Несколько лет назад в соцсетях меня нашел старосты группы Дима Батейкин, в которой я была куратором. Напомнил многое из того, что я уже успела позабыть. Проработала я в РАУ до 1995 года и, устав от дальней дороги и постоянных задержек мизерных зарплат (был момент когда всем – от профессора до уборщицы платили в месяц 1500 латвийских рублей), перешла в другой новоявленный вуз, в центр города – Институт экономики и культуры, по закону подлости он вскоре переехал туда же – на Ломоносова. А в начале 2000-х меня позвали преподавать в магистратуру Русско-Балтийского института, через несколько лет ставшего Балтийской международной академией, где до сих пор читаю лекции докторантам и руковожу их работами. Скоро тридцать лет, как езжу в этот далекий от центра район Москачки. Привыкла…

 



РАУ. Группа 5206 Финансы и кредит. Выпуск 1996 года. На переднем плане слева староста группы Д. Батейкин.

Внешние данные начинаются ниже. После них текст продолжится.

[src/rtl/knn_stream_sorter_if.sv]
// Data-point stream between the fetch unit (master) and the KNN sorter (slave).
interface knn_stream_sorter_if #(
  parameter int COORD_W = 16,
  parameter int LABEL_W = 8
);
  logic                      dp_valid;
  logic                      dp_ready;
  logic signed [COORD_W-1:0] dp_x;
  logic signed [COORD_W-1:0] dp_y;
  logic        [LABEL_W-1:0] dp_label;

  modport master (output dp_valid, dp_x, dp_y, dp_label, input dp_ready);
  modport slave  (input dp_valid, dp_x, dp_y, dp_label, output dp_ready);
endinterface

[src/rtl/knn_stream_sorter.sv]
// Streaming k-nearest-neighbour engine: two-stage distance pipeline feeding a
// sorted K-entry insertion list with stable ordering on equal distances.
//
// state  | meaning
// -------+-----------------------------------------------------------
// IDLE   | waiting for start; outputs hold the previous query result
// RUN    | accepting data points until n_points have been taken
// DRAIN  | waiting for the distance pipeline to empty (two cycles minimum)
// DONE   | one-cycle done pulse, list final
module knn_stream_sorter #(
  parameter  int COORD_W = 16,
  parameter  int LABEL_W = 8,
  parameter  int K       = 4,
  parameter  int CNT_W   = 16,
  localparam int DIST_W  = 2*COORD_W+3,
  localparam int NC_W    = $clog2(K+1)
) (
  input  logic                      clk,
  input  logic                      rst,
  input  logic                      start,
  input  logic signed [COORD_W-1:0] test_x,
  input  logic signed [COORD_W-1:0] test_y,
  input  logic                      metric,
  input  logic        [CNT_W-1:0]   n_points,
  knn_stream_sorter_if.slave        dp,
  output logic                      busy,
  output logic                      done,
  output logic        [NC_W-1:0]    nb_count,
  output logic        [K*DIST_W-1:0]  nb_dist,
  output logic        [K*LABEL_W-1:0] nb_label
);

  typedef enum logic [1:0] {S_IDLE, S_RUN, S_DRAIN, S_DONE} state_t;

  state_t                    state, state_nx;
  logic signed [COORD_W-1:0] tx_q, ty_q;
  logic                      metric_q;
  logic        [CNT_W-1:0]   npts_q, acc_q;
  logic                      ready_q;
  logic                      drain_fresh;
  logic                      hs, last_hs;

  logic                      s1_v, s2_v;
  logic signed [COORD_W:0]   dx_q, dy_q;
  logic        [LABEL_W-1:0] s1_lab, s2_lab;
  logic        [DIST_W-1:0]  s2_dist;

  logic        [DIST_W-1:0]  lst_d [K];
  logic        [LABEL_W-1:0] lst_l [K];
  logic        [NC_W-1:0]    cnt_q;

  assign hs      = (state == S_RUN) && ready_q && dp.dp_valid;
  assign last_hs = hs && ((acc_q + CNT_W'(1)) == npts_q);
  assign dp.dp_ready = ready_q;

  // FSM state register
  always_ff @(posedge clk or negedge rst) begin
    if (!rst) state <= S_IDLE;
    else      state <= state_nx;
  end

  // FSM next-state logic
  always_comb begin
    state_nx = state;
    case (state)
      S_IDLE:  if (start) state_nx = (n_points == '0) ? S_DRAIN : S_RUN;
      S_RUN:   if (last_hs) state_nx = S_DRAIN;
      S_DRAIN: if (!drain_fresh && !s1_v && !s2_v) state_nx = S_DONE;
      S_DONE:  state_nx = S_IDLE;
      default: state_nx = S_IDLE;
    endcase
  end

  // FSM outputs
  always_comb begin
    busy = (state != S_IDLE);
    done = (state == S_DONE);
  end

  // Query parameters, accepted counter and registered ready flag.
  // drain_fresh marks the first DRAIN cycle so an empty query still spends
  // two cycles draining.
  always_ff @(posedge clk or negedge rst) begin
    if (!rst) begin
      tx_q        <= '0;
      ty_q        <= '0;
      metric_q    <= 1'b0;
      npts_q      <= '0;
      acc_q       <= '0;
      ready_q     <= 1'b0;
      drain_fresh <= 1'b0;
    end else begin
      drain_fresh <= (state_nx == S_DRAIN) && (state != S_DRAIN);
      if (state == S_IDLE && start) begin
        tx_q     <= test_x;
        ty_q     <= test_y;
        metric_q <= metric;
        npts_q   <= n_points;
        acc_q    <= '0;
        ready_q  <= (n_points != '0);
      end else if (hs) begin
        acc_q   <= acc_q + CNT_W'(1);
        ready_q <= !last_hs;
      end
    end
  end

  // Stage 1: coordinate differences, one bit wider so they cannot overflow
  logic signed [COORD_W:0] dx_c, dy_c;
  assign dx_c = {tx_q[COORD_W-1], tx_q} - {dp.dp_x[COORD_W-1], dp.dp_x};
  assign dy_c = {ty_q[COORD_W-1], ty_q} - {dp.dp_y[COORD_W-1], dp.dp_y};

  always_ff @(posedge clk or negedge rst) begin
    if (!rst) begin
      s1_v   <= 1'b0;
      dx_q   <= '0;
      dy_q   <= '0;
      s1_lab <= '0;
    end else begin
      s1_v <= hs;
      if (hs) begin
        dx_q   <= dx_c;
        dy_q   <= dy_c;
        s1_lab <= dp.dp_label;
      end
    end
  end

  // Stage 2: distance. Operands are sign-extended to the product width so the
  // low bits of the unsigned product equal the (non-negative) square.
  logic [2*COORD_W+1:0] dxe, dye, sqx, sqy;
  logic [COORD_W:0]     adx, ady;
  logic [DIST_W-1:0]    dist_c;

  always_comb begin
    dxe    = {{(COORD_W+1){dx_q[COORD_W]}}, dx_q};
    dye    = {{(COORD_W+1){dy_q[COORD_W]}}, dy_q};
    sqx    = dxe * dxe;
    sqy    = dye * dye;
    adx    = dx_q[COORD_W] ? (~dx_q + (COORD_W+1)'(1)) : dx_q;
    ady    = dy_q[COORD_W] ? (~dy_q + (COORD_W+1)'(1)) : dy_q;
    dist_c = metric_q ? (DIST_W'(adx) + DIST_W'(ady))
                      : (DIST_W'(sqx) + DIST_W'(sqy));
  end

  // Stage 2 register
  always_ff @(posedge clk or negedge rst) begin
    if (!rst) begin
      s2_v    <= 1'b0;
      s2_dist <= '0;
      s2_lab  <= '0;
    end else begin
      s2_v <= s1_v;
      if (s1_v) begin
        s2_dist <= dist_c;
        s2_lab  <= s1_lab;
      end
    end
  end

  // Stage 3 insertion. le_ext[i+1] flags valid entries at or below the new
  // distance; because the list is sorted this is a prefix, so the new entry
  // lands at the first cleared position after all equal entries (stable).
  logic [K:0]         le_ext;
  logic [DIST_W-1:0]  sh_d [K];
  logic [LABEL_W-1:0] sh_l [K];
  logic [DIST_W-1:0]  nx_d [K];
  logic [LABEL_W-1:0] nx_l [K];
  logic [NC_W-1:0]    cnt_nx;

  always_comb begin
    le_ext[0] = 1'b1;
    for (int i = 0; i < K; i++)
      le_ext[i+1] = (NC_W'(i) < cnt_q) && (lst_d[i] <= s2_dist);
    sh_d[0] = '0;
    sh_l[0] = '0;
    for (int i = 1; i < K; i++) begin
      sh_d[i] = lst_d[i-1];
      sh_l[i] = lst_l[i-1];
    end
    for (int i = 0; i < K; i++) begin
      if (le_ext[i+1]) begin
        nx_d[i] = lst_d[i];
        nx_l[i] = lst_l[i];
      end else if (le_ext[i]) begin
        nx_d[i] = s2_dist;
        nx_l[i] = s2_lab;
      end else begin
        nx_d[i] = sh_d[i];
        nx_l[i] = sh_l[i];
      end
    end
    if (le_ext[K] || cnt_q == NC_W'(K)) cnt_nx = cnt_q;
    else                                cnt_nx = cnt_q + NC_W'(1);
  end

  // Neighbour list storage
  always_ff @(posedge clk or negedge rst) begin
    if (!rst) begin
      cnt_q <= '0;
      for (int i = 0; i < K; i++) begin
        lst_d[i] <= '0;
        lst_l[i] <= '0;
      end
    end else if (state == S_IDLE && start) begin
      cnt_q <= '0;
    end else if (s2_v) begin
      cnt_q <= cnt_nx;
      for (int i = 0; i < K; i++) begin
        lst_d[i] <= nx_d[i];
        lst_l[i] <= nx_l[i];
      end
    end
  end

  // Pack list onto output buses
  always_comb begin
    nb_count = cnt_q;
    for (int i = 0; i < K; i++) begin
      nb_dist[i*DIST_W +: DIST_W]   = lst_d[i];
      nb_label[i*LABEL_W +: LABEL_W] = lst_l[i];
    end
  end

endmodule

[src/flat_wrapper.sv]
// flat-port wrapper written by rule: the top's interface ports become plain ports
module knn_stream_sorter_flat 
#(
  parameter  int COORD_W = 16,
  parameter  int LABEL_W = 8,
  parameter  int K       = 4,
  parameter  int CNT_W   = 16,
  localparam int DIST_W  = 2*COORD_W+3,
  localparam int NC_W    = $clog2(K+1)
)
  (clk, rst, start, test_x, test_y, metric, n_points, busy, done, nb_count, nb_dist, nb_label, dp_dp_valid, dp_dp_x, dp_dp_y, dp_dp_label, dp_dp_ready);
  knn_stream_sorter_if #(.COORD_W(COORD_W), .LABEL_W(LABEL_W)) dp_i ();
  input  logic clk;
  input  logic rst;
  input  logic start;
  input  logic signed [COORD_W-1:0] test_x;
  input  logic signed [COORD_W-1:0] test_y;
  input  logic metric;
  input  logic        [CNT_W-1:0] n_points;
  output logic busy;
  output logic done;
  output logic        [NC_W-1:0] nb_count;
  output logic        [K*DIST_W-1:0] nb_dist;
  output logic        [K*LABEL_W-1:0] nb_label;
  input wire logic [$bits(dp_i.dp_valid)-1:0] dp_dp_valid;
  input wire logic [$bits(dp_i.dp_x)-1:0] dp_dp_x;
  input wire logic [$bits(dp_i.dp_y)-1:0] dp_dp_y;
  input wire logic [$bits(dp_i.dp_label)-1:0] dp_dp_label;
  output wire logic [$bits(dp_i.dp_ready)-1:0] dp_dp_ready;
  assign dp_i.dp_valid = dp_dp_valid;
  assign dp_i.dp_x = dp_dp_x;
  assign dp_i.dp_y = dp_dp_y;
  assign dp_i.dp_label = dp_dp_label;
  assign dp_dp_ready = dp_i.dp_ready;
  knn_stream_sorter #(.COORD_W(COORD_W), .LABEL_W(LABEL_W), .K(K), .CNT_W(CNT_W)) u_core (.clk(clk), .rst(rst), .start(start), .test_x(test_x), .test_y(test_y), .metric(metric), .n_points(n_points), .dp(dp_i), .busy(busy), .done(done), .nb_count(nb_count), .nb_dist(nb_dist), .nb_label(nb_label));
endmodule
[config.mk]
export PLATFORM = sky130hd
export DESIGN_NAME = knn_stream_sorter_flat
export DESIGN_NICKNAME = d
export VERILOG_FILES = /design/src/rtl/knn_stream_sorter_if.sv /design/src/rtl/knn_stream_sorter.sv /design/src/flat_wrapper.sv
export SDC_FILE = /design/constraint.sdc
export NUM_CORES = 2
export LEC_CHECK = 0
export ABC_CLOCK_PERIOD_IN_PS = 20900
export CAP_MARGIN = 20
export CORE_ASPECT_RATIO = 0.6
export CORE_UTILIZATION = 40
export DETAILED_ROUTE_END_ITERATION = 7
export HOLD_SLACK_MARGIN = 0.08
export PLACE_DENSITY = 0.57
export SYNTH_ARGS = -nofsm -noshare
export SYNTH_HDL_FRONTEND = slang
export SYNTH_SLANG_ARGS = --single-unit
[constraint.sdc]
create_clock -name clk -period 20.9 [get_ports clk]
set_input_delay 6.27 -clock clk [delete_from_list [all_inputs] [get_ports clk]]
set_output_delay 6.27 -clock clk [all_outputs]
set_load 0.01 [all_outputs]
-- Word level (Yosys, flattened, before mapping)
Index checks and enable logic that the tools add are counted.
- flip-flop bits (word level): 331
- output and inout port bits: 178
- logic and storage cells: 105
- add/subtract/negate cells: 8
- multiply operators: 2
- order comparisons: 8
- eq/ne operators: 8
- muxes and demuxes: 21
- bitwise gates (word level): 7
- reduce and logical (&&, ||, !) cells: 27
- operators with widths (operator ; number):
    $le 35x35->1 ; 4
    $mux 35 ; 4
    $mul 17x17->34 ; 2
    $add 34x34->35 ; 1
    $add 17x2->17 const B ; 2
    $mux 17 ; 2
    $not 17->17 ; 2
    $sub 16x16->17 ; 2
    $mux 16 ; 2
    $mux 8 ; 3
    $add 17x17->18 ; 1
    $add 16x1->16 const B ; 1
    $eq 16x16->1 ; 1
    $logic_not 16->1 ; 1
    $reduce_bool 16->1 ; 1
    $reduce_and 3->1 ; 4
    $logic_and 1x1->1 ; 11
    $mux 3 ; 3
    $mux 2 ; 4
    $pmux 2 s4 ; 1
    $eq 2x2->1 const B ; 3
    $lt 1x3->1 const A ; 2
    $lt 2x3->1 const A ; 2
    $reduce_bool 2->1 ; 3
    other kinds (10) ; 19

-- Logic depth before layout (Yosys ltp)
- depth in word-level cells: 8
- gate-level depth with buffers: 34

-- Worst setup path before layout
OpenSTA, ideal clock, no wires.
- kind: input -> register
- from: in dp_dp_x[0]
- to: reg u_core.dx_q[16]
- library setup time: 0.137 ns
- data arrival time: 8.056 ns
- path slack: 12.707 ns
- cell stages on the path: 11
- buffers on the path: 0
- path through: ha_1 > fa_1 > nand2b_1 > a21boi_0 > o21ai_0 > a21oi_1 > a211oi_1 > nor2_1 > a2111oi_0 > a21oi_1 > o21ai_0
- cells in the longest elaborated chain, start to end: 1
- ends and longest elaborated chain (what ; RTL line ; source):
    start, declared ; flat_wrapper.sv:26 ; input wire logic [$bits(dp_i.dp_x)-1:0] dp_dp_x;
    $sub 16x16->17 ; knn_stream_sorter.sv:110 ; assign dx_c = {tx_q[COORD_W-1], tx_q} - {dp.dp_x[COORD_W-1], dp.dp_x};
    end signal, assigned ; knn_stream_sorter.sv:116 ; dx_q <= '0;
    end signal, assigned ; knn_stream_sorter.sv:122 ; dx_q <= dx_c;
    end, declared ; knn_stream_sorter.sv:44 ; logic signed [COORD_W:0] dx_q, dy_q;
No other way between the ends.
A chain may end at the register's enable or synchronous reset.

-- Worst setup path after layout
- from: reg u_core.dx_q[11]
- to: reg u_core.s2_dist[30]
- cells in the longest elaborated chain, start to end: 3
- ends and longest elaborated chain (what ; RTL line ; source):
    $mul 17x17->34 ; knn_stream_sorter.sv:138 ; sqx = dxe * dxe;
    $add 34x34->35 ; knn_stream_sorter.sv:143 ; : (DIST_W'(sqx) + DIST_W'(sqy));
    $mux 35 ; knn_stream_sorter.sv:142 ; dist_c = metric_q ? (DIST_W'(adx) + DIST_W'(ady))
    end signal, assigned ; knn_stream_sorter.sv:155 ; s2_dist <= dist_c;
    end, declared ; knn_stream_sorter.sv:46 ; logic [DIST_W-1:0] s2_dist;
No other way between the ends.

==> out/metrics.yaml <==
floorplan:
  die_x_um: 415
  ios: 271
  fp.coreArea_mm2: 0.101
  die_h_um: 250
  rows: 90
  die_area_mm2: 0.104
  initial_core_util_pct: 40.6
setup_path:
  arrival_ns: 9.65
  crit_type: "reg -> reg"
  critPathCaptureType: "flip-flop"
  critPathMaxStageDelay_ns: 0.89
  cp_max_fo: 17
  crit_top_cell: "fa_1"
  worstPathRequired_ns: 21.33
  crit_path_start_kind: "flip-flop"
  cpMaxStageDelayCell: "dfrtp_1"
final_layout:
  layout-drive-gt1-share_pct: 4.65
  layout.nets: 5580
  syn_to_final_growth_pct: 13.1
  num-fill-cells: 9711
  antennaDiodeCount: 0
global_route:
  grt_use_total_pct: 23.7
  antenna_found_initial: 4
  grt_pass1_wl_mm: 191
  grt_max_degree: 147
  grt_pass1_vias: 31400
  overflow: 0
sta:
  tightestPinTransition_ns: 1.07
  slew_headroom_pct: 28.4
  tns_ns: 0
  finalHoldViolCount: 0
  slew_viol_final: 0
  clock_skew_ns: 0.0300
  post-route-period-util_pct: 44.1
  rsz0062_at_grt: "false"
  clock.fmax_mhz: 108
  timing.final.crit_period_ns: 9.22
  setup_violations: 0
synthesis:
  yosys_warnings: 0
  async_reset_ff_share_pct: 100
  synth_enable_flop_cells: 0
  ys_ff_latch: 331
  synth.distinct_cells: 83
  synth_area_mm2: 0.0410
  synth_cells: 4342
  syn_nets: 5389
  ys_seq_area_share_pct: 20.2
  syn_avg_cell_area_um2: 9.45
  synth-main-ff-cell: "dfrtp_1"
placed_design:
  port_buffers: 270
  dp_hpwl_mm: 97.9
  place_congestion: 0.949
routing:
  num_vias: 30800
  viasPerCell: 5.22
  drtAntennaViolNets: 0
  drc_errors: 0
  detail_route.wirelength_mm: 122
  drt_iter0_markers: 2395
  wl_per_cell_um: 20.8
  drt_first_pass_iters: 5
flow_run:
  drv_cap: 0
worst_hold_path:
  hold_path_class: "reg -> reg"
cts:
  clock_latency_ns: 0.61
  cts-buffers-inserted: 38
  cts_htree_levels: 2
  cts_resized: 0
  clock_path_buffers: 3
  clkTransAtPathRegs_ns: 0.07
  cts_hold_buffers: 0
  post-cts-setup-buffers: 0
  ctsRootBufferMaster: "clkbuf_16"
  cts_tree: "yes"
  cts_sinks: 331
run_status:
  status: "completed"
## logic make-up after synthesis
family	synth area share [%]
mux	5.91
fa+ha+maj	39.0
buf+inv	8.83
xor+xnor	4.33
compound gates	11.0
simple gates	10.7
flops	20.2
## critical path: cells and delay by family, from the launching register on
family / cells / cell delay [ns]
adders and majority gates: 8 / 3.65
AOI/OAI and AO/OA: 10 / 2.33
and+or+nand+nor: 5 / 0.99
DFF: 1 / 0.89
buffers and inverters: 5 / 0.87
xor gates and xnor gates: 2 / 0.29
## layer usage
metal / up-vias / wire length, um / GRT usage, %
met3: 90 / 10200 / 5.93
met4: 6 / 1430 / 3.19
met5: - / 133 / 0.733
met2: 1017 / 48100 / 32.7
li1: 14500 / - / -
met1: 15200 / 62400 / 37.5
## cells in the final DEF, fill, tap and decap left out, types with 11 or more instances in the layout
cell and instances:
or3_1 12, clkdlybuf4s50_1 269, nor4_1 15, buf_4 32, nor2b_1 39, o21bai_1 16, a31oi_1 11, clkbuf_16 38
a21o_1 86, o31ai_1 22, mux2i_1 131, inv_1 780, fa_1 544, mux2_1 15, a21oi_1 270, o211ai_1 16
nor3_1 29, nand4_1 40, and3_1 21, nor2_1 303, nand2_1 315, o21ai_0 149, ha_1 410, and2_1 83
nand2b_1 24, o22ai_1 19, mux2_2 84, xnor2_1 147, o21a_1 24, xor2_1 56, dfrtp_1 330, nand3_1 37
a211oi_1 27, o21ai_1 15
## through the flow
stage	hold slack, ns	std cells	area, um^2	worst slack (ns)	utilization (%)
after global routing	0.519	5893	46400	11.15	45.9
after CTS	0.479	5891	46400	11.83	45.9
final	0.478	5893	46400	11.68	45.9
after global placement	0.461	5825	45100	11.50	44.6
after detailed placement	0.465	5825	45100	11.36	44.6
after floorplan	0.352	4342	41000	12.71	-
## final timing paths
kind                                   from             endpoint  slack (ns)  cells after the start
setup / recovery            u_core.dx_q[11]   u_core.s2_dist[30]       11.68                     30
hold / removal             u_core.s1_lab[6]     u_core.s1_lab[6]        0.48                      2
setup reg to reg            u_core.dx_q[11]   u_core.s2_dist[30]       11.68                     30
hold reg to reg            u_core.s1_lab[6]     u_core.s1_lab[6]        0.48                      2
max in group asynchronous               rst     u_core.s2_lab[6]       13.57                      2
min in group asynchronous               rst  u_core.nb_dist[120]        5.76                      1
## sequential cells by signal (all words and copies together), names as in the netlist, 2 cells and up
register and cells:
u_core.s1_lab 8, u_core.nb_count 3, u_core.acc_q 16, u_core.nb_dist 140, u_core.dx_q 17, u_core.s2_lab 8, u_core.npts_q 16, u_core.dy_q 17
u_core.nb_label 32, u_core.ty_q 16, u_core.s2_dist 35, u_core.tx_q 16, u_core.state 2
## area by class of cell
type / count / area [um^2] / share of cell area [%]
sequential: 331 / 8280 / 17.9
tap: 1334 / 1670 / 3.60
clock buffer: 51 / 1070 / 2.31
timing repair buffer: 304 / 2980 / 6.43
clock inverter: 15 / 230 / 0.496
multi-input combinational: 3071 / 29200 / 62.9
inverter: 787 / 2950 / 6.37
## cells in the mapped netlist (all sizes together), types with 83 or more instances
library cell / count / area (um^2)
ha: 410 / 5130
inv: 781 / 2930
dfrtp: 331 / 8280
mux2i: 131 / 1310
nor2: 304 / 1140
a21oi: 273 / 1370
o21ai: 164 / 821
and2: 83 / 519
mux2: 99 / 1110
xnor2: 147 / 1290
nand2: 317 / 1200
a21o: 86 / 646
clkbuf: 110 / 413
fa: 544 / 10900
Power is not shown: default switching activity piles up to over one toggle a cycle in this logic, so the estimate is an artifact.
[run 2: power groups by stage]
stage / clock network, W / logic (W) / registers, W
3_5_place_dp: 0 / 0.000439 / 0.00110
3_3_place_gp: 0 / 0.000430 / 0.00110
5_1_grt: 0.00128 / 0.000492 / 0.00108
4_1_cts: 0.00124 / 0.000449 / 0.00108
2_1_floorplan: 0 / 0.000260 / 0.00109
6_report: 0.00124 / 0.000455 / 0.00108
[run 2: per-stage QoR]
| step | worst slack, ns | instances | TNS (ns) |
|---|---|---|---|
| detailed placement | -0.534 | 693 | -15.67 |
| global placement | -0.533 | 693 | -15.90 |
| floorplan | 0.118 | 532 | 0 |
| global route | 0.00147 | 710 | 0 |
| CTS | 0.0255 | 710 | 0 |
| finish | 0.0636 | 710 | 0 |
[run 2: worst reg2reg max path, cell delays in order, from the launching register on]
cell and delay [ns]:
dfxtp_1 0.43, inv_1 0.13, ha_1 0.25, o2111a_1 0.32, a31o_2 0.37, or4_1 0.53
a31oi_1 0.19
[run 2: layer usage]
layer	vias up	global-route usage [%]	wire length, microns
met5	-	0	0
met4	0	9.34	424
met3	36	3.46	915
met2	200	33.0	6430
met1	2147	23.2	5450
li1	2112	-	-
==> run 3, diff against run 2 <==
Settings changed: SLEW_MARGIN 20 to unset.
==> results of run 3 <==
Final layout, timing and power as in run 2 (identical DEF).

Параллельно с работой в РАУ, мой добрый ангел Оля Лукашина подкидывала работу в «Экондате» -- переводы законов с латышского на русский. В начале 90-х через мои руки прошли многие законодательные акты по предпринимательской деятельности, крайне востребованные в создававшейся бизнес-среде, что впоследствии не раз помогало в газетной работе. С подачи Оли я стала вести занятия на курсах для новоявленных бизнесменов, писать какие-то брошюры для них, к примеру, «Как открыть счет в банке», при этом своего банковского счета тогда у меня еще не было.  

 

В годы, когда все вокруг жаловались на безработицу, у меня никогда не было недостатка в работе. Только успевай носиться – то на Ломоносова читать лекции, то в Старый город в «Экондату», то вообще на 19 троллейбусе куда-то в Зиепниекалнс на курсы для предпринимателей. Жили мы тогда с детьми на Югле, только до центра города полчаса на трамвае или автобусе, а до РАУ час на дорогу, благо туда стал ходить прямой 32 автобус. Откуда-то появилось предложение поработать еще в одной фирме, как оказалось, связанной с ценными бумагами. Так я познакомилась с ее владельцем Гришей Зубаревым (мы его знаем, как телекомментатора ПБК). Эта нежданная встреча стала поворотной в моей деловой карьере.